Pages from 75th-Anniversary

San Francisco Lawyers Celebrate the New Integrated Bar 1927

There are many things in life that you don’t appreciate until you no longer have them. The State Bar Annual Meeting may soon be one of those things.  Attendance at the Annual Meeting has apparently declined to the point where some are questioning whether to even keep putting it on.  In the old days, the Annual Meeting was a chance for many, if not most, California lawyers to get together, bond, and pat themselves on the back.  Somewhere in the bowels of the State Bar’s Library lie the bound volumes of the proceedings of these meeting, including a 1930’s State Bar President’s proud boast that the “discipline problem has almost been solved” or words to that effect.

We’ve come a long way and the State Bar Annual Meeting is showing its age at 89. Many important State Bar events still revolve it around it, such as the swearing in of the new board of trustees by the Chief Justice and many important committee meetings, like the Rules Revision Commission meeting I sat in on for a short time today.   But most California lawyers are there for the MCLE programs, which continue to be excellent, at least in my little patch of legal ethics, and maybe a chance to enjoy themselves.  This year’s annual meeting is in my hometown of San Diego and occupied most of one harborside hotel.  By contrast, the Annual Meeting I attended here in 1997  required much of the convention center and two large hotels.  For the first time this year, the MCLE programs were streamed over the internets, a concession to modernity that might hasten the Annual Meeting’s decline.

The President’s Luau was canceled this year under the new State Bar alcohol policy, adopted under pressure from the Assembly Judiciary Committee.  Best not to look too much like a trade association, like a bunch of cartoon conventioneers in funny hats gulping champagne or whatever.  Whether the State Bar is formally disunified or not, it is consciously purging itself of much that smacks of a bar association.

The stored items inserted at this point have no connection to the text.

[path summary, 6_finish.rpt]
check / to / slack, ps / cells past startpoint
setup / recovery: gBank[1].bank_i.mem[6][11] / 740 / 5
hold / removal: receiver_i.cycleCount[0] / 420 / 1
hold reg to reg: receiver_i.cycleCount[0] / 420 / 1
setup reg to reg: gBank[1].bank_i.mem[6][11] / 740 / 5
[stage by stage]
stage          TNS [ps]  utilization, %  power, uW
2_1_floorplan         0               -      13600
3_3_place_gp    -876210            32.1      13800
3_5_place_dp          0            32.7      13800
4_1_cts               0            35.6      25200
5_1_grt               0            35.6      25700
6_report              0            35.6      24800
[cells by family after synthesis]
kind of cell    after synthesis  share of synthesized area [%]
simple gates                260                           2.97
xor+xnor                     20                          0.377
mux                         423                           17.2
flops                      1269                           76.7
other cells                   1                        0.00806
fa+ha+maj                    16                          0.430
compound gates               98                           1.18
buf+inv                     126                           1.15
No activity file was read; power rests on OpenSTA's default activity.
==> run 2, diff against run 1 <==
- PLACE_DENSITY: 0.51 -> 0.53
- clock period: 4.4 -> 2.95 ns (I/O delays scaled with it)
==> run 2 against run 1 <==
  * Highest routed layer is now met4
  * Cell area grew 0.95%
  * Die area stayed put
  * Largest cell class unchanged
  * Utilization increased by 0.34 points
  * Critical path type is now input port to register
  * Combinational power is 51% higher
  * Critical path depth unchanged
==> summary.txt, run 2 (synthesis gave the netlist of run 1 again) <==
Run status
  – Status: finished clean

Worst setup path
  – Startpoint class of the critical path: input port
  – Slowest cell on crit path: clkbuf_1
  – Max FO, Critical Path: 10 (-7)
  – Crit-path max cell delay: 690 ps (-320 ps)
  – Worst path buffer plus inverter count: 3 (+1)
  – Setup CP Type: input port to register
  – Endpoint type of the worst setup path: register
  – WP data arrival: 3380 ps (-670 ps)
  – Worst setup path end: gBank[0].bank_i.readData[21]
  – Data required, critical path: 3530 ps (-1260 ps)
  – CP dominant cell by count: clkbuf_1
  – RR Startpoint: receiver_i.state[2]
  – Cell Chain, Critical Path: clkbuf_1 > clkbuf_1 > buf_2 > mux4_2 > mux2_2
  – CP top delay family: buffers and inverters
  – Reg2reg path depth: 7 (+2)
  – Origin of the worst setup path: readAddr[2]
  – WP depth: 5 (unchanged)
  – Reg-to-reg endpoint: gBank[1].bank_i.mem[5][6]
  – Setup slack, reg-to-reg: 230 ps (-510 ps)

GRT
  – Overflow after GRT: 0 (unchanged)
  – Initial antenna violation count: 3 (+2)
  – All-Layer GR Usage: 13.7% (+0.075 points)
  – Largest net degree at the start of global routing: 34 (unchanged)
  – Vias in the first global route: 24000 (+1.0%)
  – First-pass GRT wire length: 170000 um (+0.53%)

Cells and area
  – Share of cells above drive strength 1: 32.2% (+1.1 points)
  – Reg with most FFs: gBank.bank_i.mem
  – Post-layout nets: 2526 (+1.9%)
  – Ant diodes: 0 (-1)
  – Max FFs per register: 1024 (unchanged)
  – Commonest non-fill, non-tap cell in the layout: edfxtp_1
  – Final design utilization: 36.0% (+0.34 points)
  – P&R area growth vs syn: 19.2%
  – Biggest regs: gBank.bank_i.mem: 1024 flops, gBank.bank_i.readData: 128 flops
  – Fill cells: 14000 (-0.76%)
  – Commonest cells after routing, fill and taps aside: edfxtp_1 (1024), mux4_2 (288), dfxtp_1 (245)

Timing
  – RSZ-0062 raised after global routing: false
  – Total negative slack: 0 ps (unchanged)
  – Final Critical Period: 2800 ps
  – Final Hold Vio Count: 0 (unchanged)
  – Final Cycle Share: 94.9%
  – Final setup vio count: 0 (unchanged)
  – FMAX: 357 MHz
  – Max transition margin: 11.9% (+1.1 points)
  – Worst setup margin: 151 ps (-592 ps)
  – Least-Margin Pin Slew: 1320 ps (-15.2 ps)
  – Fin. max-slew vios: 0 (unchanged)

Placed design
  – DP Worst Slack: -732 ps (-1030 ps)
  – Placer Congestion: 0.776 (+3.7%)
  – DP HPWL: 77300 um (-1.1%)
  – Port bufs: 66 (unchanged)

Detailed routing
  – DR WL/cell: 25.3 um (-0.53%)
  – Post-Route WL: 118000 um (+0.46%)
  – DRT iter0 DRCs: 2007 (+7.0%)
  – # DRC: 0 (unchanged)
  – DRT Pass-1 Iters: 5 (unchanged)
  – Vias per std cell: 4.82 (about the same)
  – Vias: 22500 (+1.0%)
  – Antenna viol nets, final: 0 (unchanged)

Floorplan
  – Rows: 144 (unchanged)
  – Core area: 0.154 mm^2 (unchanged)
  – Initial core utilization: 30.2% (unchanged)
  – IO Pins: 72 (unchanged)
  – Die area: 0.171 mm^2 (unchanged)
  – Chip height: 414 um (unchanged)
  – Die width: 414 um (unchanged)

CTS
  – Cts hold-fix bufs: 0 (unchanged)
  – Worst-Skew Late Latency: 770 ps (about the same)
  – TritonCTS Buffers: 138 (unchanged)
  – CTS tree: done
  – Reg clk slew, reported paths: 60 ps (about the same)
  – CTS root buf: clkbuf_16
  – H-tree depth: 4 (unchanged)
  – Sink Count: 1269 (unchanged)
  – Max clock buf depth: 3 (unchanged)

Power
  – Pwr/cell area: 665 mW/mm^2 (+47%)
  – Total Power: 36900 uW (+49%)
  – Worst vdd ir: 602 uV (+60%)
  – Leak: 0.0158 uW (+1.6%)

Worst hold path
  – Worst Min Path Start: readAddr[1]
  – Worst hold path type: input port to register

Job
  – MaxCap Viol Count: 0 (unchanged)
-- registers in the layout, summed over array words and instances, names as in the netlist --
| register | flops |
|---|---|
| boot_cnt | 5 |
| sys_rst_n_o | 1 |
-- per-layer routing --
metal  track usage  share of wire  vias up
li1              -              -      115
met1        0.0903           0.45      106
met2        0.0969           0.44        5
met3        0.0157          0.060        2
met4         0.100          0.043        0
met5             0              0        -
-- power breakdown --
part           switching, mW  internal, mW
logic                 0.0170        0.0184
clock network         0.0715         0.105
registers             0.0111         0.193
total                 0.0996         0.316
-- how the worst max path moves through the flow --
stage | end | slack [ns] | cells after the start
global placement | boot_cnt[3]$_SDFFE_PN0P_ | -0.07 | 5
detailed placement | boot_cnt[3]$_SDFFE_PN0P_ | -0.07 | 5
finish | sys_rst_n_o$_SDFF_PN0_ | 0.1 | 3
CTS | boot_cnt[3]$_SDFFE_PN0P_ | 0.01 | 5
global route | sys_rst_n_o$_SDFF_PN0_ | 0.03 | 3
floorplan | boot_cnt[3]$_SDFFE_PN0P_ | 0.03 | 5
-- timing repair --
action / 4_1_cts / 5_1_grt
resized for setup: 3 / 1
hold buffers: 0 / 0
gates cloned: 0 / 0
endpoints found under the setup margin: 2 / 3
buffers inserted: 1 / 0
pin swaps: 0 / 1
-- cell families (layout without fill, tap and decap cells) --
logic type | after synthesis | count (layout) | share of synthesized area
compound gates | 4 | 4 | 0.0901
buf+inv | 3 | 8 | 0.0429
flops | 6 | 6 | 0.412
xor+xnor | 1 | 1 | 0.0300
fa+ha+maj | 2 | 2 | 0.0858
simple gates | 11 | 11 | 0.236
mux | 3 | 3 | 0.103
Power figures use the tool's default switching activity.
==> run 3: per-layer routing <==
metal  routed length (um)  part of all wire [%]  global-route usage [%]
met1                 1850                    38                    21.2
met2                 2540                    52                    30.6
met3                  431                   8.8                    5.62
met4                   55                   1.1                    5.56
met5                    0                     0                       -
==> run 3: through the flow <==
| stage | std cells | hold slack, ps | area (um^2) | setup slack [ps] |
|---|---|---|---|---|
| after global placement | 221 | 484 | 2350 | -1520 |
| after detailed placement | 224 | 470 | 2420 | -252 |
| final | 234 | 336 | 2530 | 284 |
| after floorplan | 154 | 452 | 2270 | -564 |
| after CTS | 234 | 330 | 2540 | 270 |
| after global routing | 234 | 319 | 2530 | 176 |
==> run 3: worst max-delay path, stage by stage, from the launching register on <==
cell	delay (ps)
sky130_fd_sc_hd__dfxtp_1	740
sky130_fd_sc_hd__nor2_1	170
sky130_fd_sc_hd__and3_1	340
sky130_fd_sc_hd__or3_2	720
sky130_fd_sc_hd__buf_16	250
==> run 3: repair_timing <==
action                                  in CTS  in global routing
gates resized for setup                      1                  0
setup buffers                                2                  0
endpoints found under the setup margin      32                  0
===== src/logic/uartPkg.sv =====
`default_nettype none

package uartPkg;

	// **************************************************
	// Rates and frame format
	// **************************************************
	localparam int clkPerTick = 4;		// sysClk cycles per oversampling tick
	localparam int ticksPerBit = 16;	// Ticks per serial bit
	localparam int dataBits = 8;
	localparam int stopBits = 1;
	localparam int fifoDepth = 8;		// Receive FIFO entries

	// Counter widths
	localparam int clkCntBits = $clog2(clkPerTick);
	localparam int tickCntBits = $clog2(ticksPerBit);
	localparam int bitCntBits = $clog2(dataBits);
	localparam int ptrBits = $clog2(fifoDepth);
	localparam int occBits = $clog2(fifoDepth + 1);	// Occupancy must reach fifoDepth

	// Terminal counts at counter width
	localparam logic [clkCntBits-1:0] clkLast = clkCntBits'(clkPerTick - 1);
	localparam logic [tickCntBits-1:0] tickLast = tickCntBits'(ticksPerBit - 1);
	localparam logic [tickCntBits-1:0] tickMid = tickCntBits'(ticksPerBit / 2 - 1);
	localparam logic [bitCntBits-1:0] bitLast = bitCntBits'(dataBits - 1);
	localparam logic [bitCntBits-1:0] stopLast = bitCntBits'(stopBits - 1);
	localparam logic [occBits-1:0] fifoFullCnt = occBits'(fifoDepth);

	// **************************************************
	// Payload types
	// **************************************************
	typedef logic [dataBits-1:0] uartByte_t;

	// One received frame
	typedef struct packed {
		uartByte_t data;
		logic frameErr;		// Stop bit read low
	} rxWord_t;

	// Host status flags
	typedef struct packed {
		logic txBusy;
		logic rxError;
		logic fifoEmpty;
		logic fifoFull;
		logic fifoOverflow;
		logic bistBusy;
		logic bistError;
	} uartStatus_t;

endpackage

`default_nettype wire

===== src/logic/uartTop.sv =====
`default_nettype none

module uartTop (
	input wire sysClk,
	input wire rst,
	input wire rx,
	input wire cts,
	input wire uartPkg::uartByte_t txData,
	input wire txStart,
	input wire pop,
	input wire bistStart,
	output logic tx,
	output uartPkg::rxWord_t rxWord,
	output uartPkg::uartStatus_t status
);

	logic tick;
	logic txBusy;
	logic rxDone;
	logic rxError;
	logic bistMode;			// Selects loopback
	logic bistTxStart;
	logic bistBusy;
	logic bistError;
	logic fifoEmpty;
	logic fifoFull;
	logic fifoOverflow;
	logic txStartSel;
	logic rxSel;
	uartPkg::uartByte_t bistTxData;
	uartPkg::uartByte_t txDataSel;
	uartPkg::rxWord_t rxOut;

	// **************************************************
	// Loopback muxes
	// **************************************************
	assign txDataSel = bistMode ? bistTxData : txData;
	assign txStartSel = bistMode ? bistTxStart : txStart;
	assign rxSel = bistMode ? tx : rx;		// Own line back in

	// Host status
	assign status = '{
		txBusy: txBusy,
		rxError: rxError,
		fifoEmpty: fifoEmpty,
		fifoFull: fifoFull,
		fifoOverflow: fifoOverflow,
		bistBusy: bistBusy,
		bistError: bistError
	};

	baudGen i_baudGen (.sysClk, .rst, .tick);

	uartTx i_uartTx (
		.sysClk,
		.rst,
		.tick,
		.data(txDataSel),
		.start(txStartSel),
		.cts,
		.tx,			// Port always shows the line
		.txBusy
	);

	uartRx i_uartRx (.sysClk, .rst, .tick, .rx(rxSel), .rxDone, .rxOut, .rxError);

	selfTest i_selfTest (
		.sysClk,
		.rst,
		.bistStart,
		.seed(txData),
		.rxDone,
		.rxIn(rxOut),
		.txBusy,
		.bistMode,
		.bistTxData,
		.bistTxStart,
		.bistBusy,
		.bistError
	);

	rxFifo i_rxFifo (
		.sysClk,
		.rst,
		.wrEn(rxDone),
		.wrData(rxOut),
		.bistMode,		// Blocks loopback writes
		.pop,
		.head(rxWord),
		.fifoEmpty,
		.fifoFull,
		.fifoOverflow
	);

endmodule

`default_nettype wire


===== src/logic/rxFifo.sv =====
`default_nettype none

module rxFifo (
	input wire sysClk,
	input wire rst,
	input wire wrEn,
	input wire uartPkg::rxWord_t wrData,
	input wire bistMode,
	input wire pop,
	output uartPkg::rxWord_t head,
	output logic fifoEmpty,
	output logic fifoFull,
	output logic fifoOverflow
);

	uartPkg::rxWord_t mem [uartPkg::fifoDepth];
	logic [uartPkg::ptrBits-1:0] rdPtr;
	logic [uartPkg::ptrBits-1:0] wrPtr;
	logic [uartPkg::occBits-1:0] occ;		// Entries held
	logic wrOk;
	logic popOk;

	assign fifoEmpty = (occ == '0);
	assign fifoFull = (occ == uartPkg::fifoFullCnt);
	assign wrOk = wrEn && !bistMode && !fifoFull;	// Loopback bytes stay internal
	assign popOk = pop && !fifoEmpty;
	assign head = mem[rdPtr];		// Show-ahead

	// **************************************************
	// Storage
	// **************************************************
	always_ff @(posedge sysClk) begin
		if (wrOk) mem[wrPtr] <= wrData;
	end

	// Pointers, occupancy and overflow
	always_ff @(posedge sysClk) begin
		if (rst) begin
			rdPtr <= '0;
			wrPtr <= '0;
			occ <= '0;
			fifoOverflow <= 1'b0;
		end else begin
			if (wrOk) wrPtr <= wrPtr + 1'b1;		// Power of two depth wraps
			if (popOk) rdPtr <= rdPtr + 1'b1;
			case ({wrOk, popOk})
				2'b10: occ <= occ + 1'b1;
				2'b01: occ <= occ - 1'b1;
				default: occ <= occ;		// Both or neither
			endcase
			if (wrEn && !bistMode && fifoFull) begin
				fifoOverflow <= 1'b1;		// Word dropped
			end
		end
	end

	occBounded: assert property (
		@(posedge sysClk) disable iff (rst)
		occ <= uartPkg::fifoFullCnt
	);

endmodule

`default_nettype wire


===== src/logic/selfTest.sv =====
`default_nettype none

module selfTest (
	input wire sysClk,
	input wire rst,
	input wire bistStart,
	input wire uartPkg::uartByte_t seed,
	input wire rxDone,
	input wire uartPkg::rxWord_t rxIn,
	input wire txBusy,
	output logic bistMode,
	output uartPkg::uartByte_t bistTxData,
	output logic bistTxStart,
	output logic bistBusy,
	output logic bistError
);

	typedef enum logic [2:0] {
		sIdle,
		sWaitTx,		// Transmitter still finishing
		sStrobe,		// Start strobe out
		sCheck,			// Did the transmitter take it
		sWaitRx			// Loopback byte in flight
	} bistState_t;

	bistState_t state;
	logic byteIdx;				// 0 seed, 1 complement
	uartPkg::uartByte_t seedReg;

	// Byte under test
	assign bistTxData = byteIdx ? ~seedReg : seedReg;
	assign bistTxStart = (state == sStrobe);
	assign bistBusy = (state != sIdle);
	assign bistMode = bistBusy;		// Loopback for the whole run

	// **************************************************
	// Test sequencer
	// **************************************************
	always_ff @(posedge sysClk) begin
		if (rst) begin
			state <= sIdle;
			byteIdx <= 1'b0;
			bistError <= 1'b0;
		end else begin
			case (state)
				sIdle: begin
					if (bistStart) begin
						seedReg <= seed;
						byteIdx <= 1'b0;
						bistError <= 1'b0;		// Fresh verdict per run
						state <= sWaitTx;
					end
				end
				sWaitTx: if (!txBusy) state <= sStrobe;
				sStrobe: state <= sCheck;
				sCheck: begin
					// Busy rises one cycle after acceptance
					// Retry if CTS held the strobe off
					state <= txBusy ? sWaitRx : sWaitTx;
				end
				sWaitRx: begin
					if (rxDone) begin
						if (rxIn.frameErr || (rxIn.data != bistTxData)) begin
							bistError <= 1'b1;		// Sticky until next start
						end
						if (byteIdx) begin
							state <= sIdle;		// Both bytes judged
						end else begin
							byteIdx <= 1'b1;
							state <= sWaitTx;
						end
					end
				end
				default: state <= sIdle;
			endcase
		end
	end

endmodule

`default_nettype wire


===== src/logic/uartRx.sv =====
`default_nettype none

module uartRx (
	input wire sysClk,
	input wire rst,
	input wire tick,
	input wire rx,
	output logic rxDone,
	output uartPkg::rxWord_t rxOut,
	output logic rxError
);

	typedef enum logic [1:0] {
		sIdle,
		sStart,
		sData,
		sStop
	} rxState_t;

	rxState_t state;
	logic [1:0] rxSync;			// Metastability chain
	logic rxLine;
	logic rxPrev;				// Line value at previous tick
	logic [uartPkg::tickCntBits-1:0] tickCnt;
	logic [uartPkg::bitCntBits-1:0] bitCnt;
	uartPkg::uartByte_t shiftReg;

	assign rxLine = rxSync[1];

	// **************************************************
	// Input synchronizer
	// **************************************************
	always_ff @(posedge sysClk) begin
		if (rst) begin
			rxSync <= 2'b11;		// Idle level
		end else begin
			rxSync <= {rxSync[0], rx};
		end
	end

	// **************************************************
	// Receive FSM
	// **************************************************
	always_ff @(posedge sysClk) begin
		rxDone <= 1'b0;		// Single cycle strobe
		if (rst) begin
			state <= sIdle;
			rxPrev <= 1'b1;
			tickCnt <= '0;
			bitCnt <= '0;
			rxError <= 1'b0;
		end else if (tick) begin
			rxPrev <= rxLine;
			case (state)
				sIdle: begin
					// Falling edge between two ticks
					if (rxPrev && !rxLine) begin
						tickCnt <= '0;
						state <= sStart;
					end
				end
				sStart: begin
					if (tickCnt == uartPkg::tickMid) begin
						tickCnt <= '0;
						bitCnt <= '0;
						state <= rxLine ? sIdle : sData;	// High at mid is a glitch
					end else begin
						tickCnt <= tickCnt + 1'b1;
					end
				end
				sData: begin
					if (tickCnt == uartPkg::tickLast) begin
						tickCnt <= '0;
						shiftReg <= {rxLine, shiftReg[uartPkg::dataBits-1:1]};	// LSB first
						if (bitCnt == uartPkg::bitLast) begin
							bitCnt <= '0;
							state <= sStop;
						end else begin
							bitCnt <= bitCnt + 1'b1;
						end
					end else begin
						tickCnt <= tickCnt + 1'b1;
					end
				end
				sStop: begin
					if (tickCnt == uartPkg::tickLast) begin
						tickCnt <= '0;
						if (bitCnt == uartPkg::stopLast) begin
							// Present word on the cycle after the sample
							rxDone <= 1'b1;
							rxOut.data <= shiftReg;
							rxOut.frameErr <= !rxLine;		// Stop bit read low
							rxError <= !rxLine;		// Held until next word
							state <= sIdle;
						end else begin
							bitCnt <= bitCnt + 1'b1;
						end
					end else begin
						tickCnt <= tickCnt + 1'b1;
					end
				end
				default: state <= sIdle;
			endcase
		end
	end

	// Downstream FIFO counts every high cycle as a write
	doneIsPulse: assert property (
		@(posedge sysClk) disable iff (rst)
		rxDone |=> !rxDone
	);

endmodule

`default_nettype wire


===== src/logic/uartTx.sv =====
`default_nettype none

module uartTx (
	input wire sysClk,
	input wire rst,
	input wire tick,
	input wire uartPkg::uartByte_t data,
	input wire start,
	input wire cts,
	output logic tx,
	output logic txBusy
);

	typedef enum logic [1:0] {
		sIdle,
		sStart,
		sData,
		sStop
	} txState_t;

	txState_t state;
	logic pending;				// Accepted and waiting for first tick
	logic [uartPkg::tickCntBits-1:0] tickCnt;
	logic [uartPkg::bitCntBits-1:0] bitCnt;
	uartPkg::uartByte_t shiftReg;

	assign txBusy = (state != sIdle);	// Rises the cycle after acceptance

	// **************************************************
	// Transmit FSM
	// **************************************************
	always_ff @(posedge sysClk) begin
		if (rst) begin
			state <= sIdle;
			pending <= 1'b0;
			tickCnt <= '0;
			bitCnt <= '0;
			tx <= 1'b1;		// Line idles high
		end else begin
			case (state)
				sIdle: begin
					tx <= 1'b1;
					// CTS only gates acceptance
					if (start && cts) begin
						shiftReg <= data;
						pending <= 1'b1;
						state <= sStart;
					end
				end
				sStart: if (tick) begin
					if (pending) begin
						pending <= 1'b0;
						tx <= 1'b0;		// Start bit edge
						tickCnt <= '0;
					end else if (tickCnt == uartPkg::tickLast) begin
						tickCnt <= '0;
						bitCnt <= '0;
						tx <= shiftReg[0];		// LSB first
						state <= sData;
					end else begin
						tickCnt <= tickCnt + 1'b1;
					end
				end
				sData: if (tick) begin
					if (tickCnt == uartPkg::tickLast) begin
						tickCnt <= '0;
						if (bitCnt == uartPkg::bitLast) begin
							bitCnt <= '0;
							tx <= 1'b1;		// Stop bit
							state <= sStop;
						end else begin
							bitCnt <= bitCnt + 1'b1;
							shiftReg <= shiftReg >> 1;
							tx <= shiftReg[1];	// Next bit before the shift lands
						end
					end else begin
						tickCnt <= tickCnt + 1'b1;
					end
				end
				sStop: if (tick) begin
					if (tickCnt == uartPkg::tickLast) begin
						tickCnt <= '0;
						if (bitCnt == uartPkg::stopLast) begin
							state <= sIdle;		// Busy drops here
						end else begin
							bitCnt <= bitCnt + 1'b1;
						end
					end else begin
						tickCnt <= tickCnt + 1'b1;
					end
				end
				default: state <= sIdle;
			endcase
		end
	end

	// Line stays marking outside a frame and while waiting for a tick
	idleLineHigh: assert property (
		@(posedge sysClk) disable iff (rst)
		!txBusy |-> tx
	);

endmodule

`default_nettype wire


===== src/logic/baudGen.sv =====
`default_nettype none

module baudGen (
	input wire sysClk,
	input wire rst,
	output logic tick		// One cycle every clkPerTick cycles
);

	logic [uartPkg::clkCntBits-1:0] clkCnt;

	// **************************************************
	// Modulo counter
	// **************************************************
	always_ff @(posedge sysClk) begin
		if (rst) begin
			clkCnt <= '0;
			tick <= 1'b0;
		end else if (clkCnt == uartPkg::clkLast) begin
			clkCnt <= '0;		// Wrap
			tick <= 1'b1;		// Registered so glitch free
		end else begin
			clkCnt <= clkCnt + 1'b1;
			tick <= 1'b0;
		end
	end

	// Tick is an enable and never a level
	tickIsPulse: assert property (
		@(posedge sysClk) disable iff (rst)
		tick |=> !tick
	);

endmodule

`default_nettype wire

It is clear most lawyers don’t really understand what is going on.  I conducted an informal survey of a score or so of lawyers at the State Bar about the current controversy over disunification of the State Bar.  Only about half of the lawyers I talked to said that they were following it closely.  The vast majority, about 90%, supported continuing the unified bar.  Which is to be expected.

It was a beautiful day in San Diego today.  I tried to appreciate the Annual Meeting today for what it is still is, a chance to stroll around and run into old colleagues, friends and make some new acquaintances. A chance to enjoy some comradery and learn from each other.  There is still a place for that in our profession.